Exercise brief: Looking only at the lines below that contain "DEPTH", give the number of them and no other text.

^^^^^^^^^^^^^^^^

<file path="src/rtl/key_match_scanner.sv">
// Sequential key search over an asynchronous-read memory: walks addresses
// 0..DEPTH-1, reports first-hit index and, in count mode, the number of hits.
module key_match_scanner #(
    parameter  int DATA_W = 8,
    parameter  int DEPTH  = 16,
    localparam int IDX_W  = $clog2(DEPTH),
    localparam int CNT_W  = $clog2(DEPTH + 1)
) (
    input  logic              clk,
    input  logic              reset_n,
    input  logic              start,
    input  logic              count_mode,
    input  logic [DATA_W-1:0] key,
    output logic [IDX_W-1:0]  mem_addr,
    output logic              mem_rd_en,
    input  logic [DATA_W-1:0] mem_rdata,
    output logic              busy,
    output logic              done,
    output logic              found,
    output logic [IDX_W-1:0]  match_idx,
    output logic [CNT_W-1:0]  match_count
);

    typedef enum logic [1:0] {
        S_IDLE,
        S_SCAN,
        S_DONE
    } state_t;

    state_t            state;
    state_t            state_n;
    logic [DATA_W-1:0] key_q;
    logic              mode_q;
    logic [IDX_W-1:0]  idx;
    logic              hit;
    logic              last;

    assign hit  = (state == S_SCAN) && (mem_rdata == key_q);
    assign last = (idx == IDX_W'(DEPTH - 1));

    always_ff @(posedge clk) begin
        if (!reset_n) begin
            state <= S_IDLE;
        end else begin
            state <= state_n;
        end
    end

    always_comb begin
        state_n = state;
        case (state)
            S_IDLE: if (start) state_n = S_SCAN;
            S_SCAN: if ((hit && !mode_q) || last) state_n = S_DONE;
            S_DONE: state_n = S_IDLE;
            default: state_n = S_IDLE;
        endcase
    end

    always_comb begin
        busy      = (state == S_SCAN);
        mem_rd_en = (state == S_SCAN);
        done      = (state == S_DONE);
        mem_addr  = (state == S_SCAN) ? idx : '0;
    end

    // Results are only touched on an accepted start or during SCAN, so they
    // hold from the done pulse until the next accepted start.
    always_ff @(posedge clk) begin
        if (!reset_n) begin
            key_q       <= '0;
            mode_q      <= 1'b0;
            idx         <= '0;
            found       <= 1'b0;
            match_idx   <= '0;
            match_count <= '0;
        end else begin
            case (state)
                S_IDLE: begin
                    if (start) begin
                        key_q       <= key;
                        mode_q      <= count_mode;
                        idx         <= '0;
                        found       <= 1'b0;
                        match_idx   <= '0;
                        match_count <= '0;
                    end
                end
                S_SCAN: begin
                    if (hit) begin
                        match_count <= match_count + CNT_W'(1);
                        if (!found) begin
                            found     <= 1'b1;
                            match_idx <= idx;
                        end
                    end
                    if (!last && !(hit && !mode_q)) begin
                        idx <= idx + IDX_W'(1);
                    end
                end
                default: begin
                end
            endcase
        end
    end

endmodule

</file>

^^^^^^^^^^^^^^^^

Exercise output: 5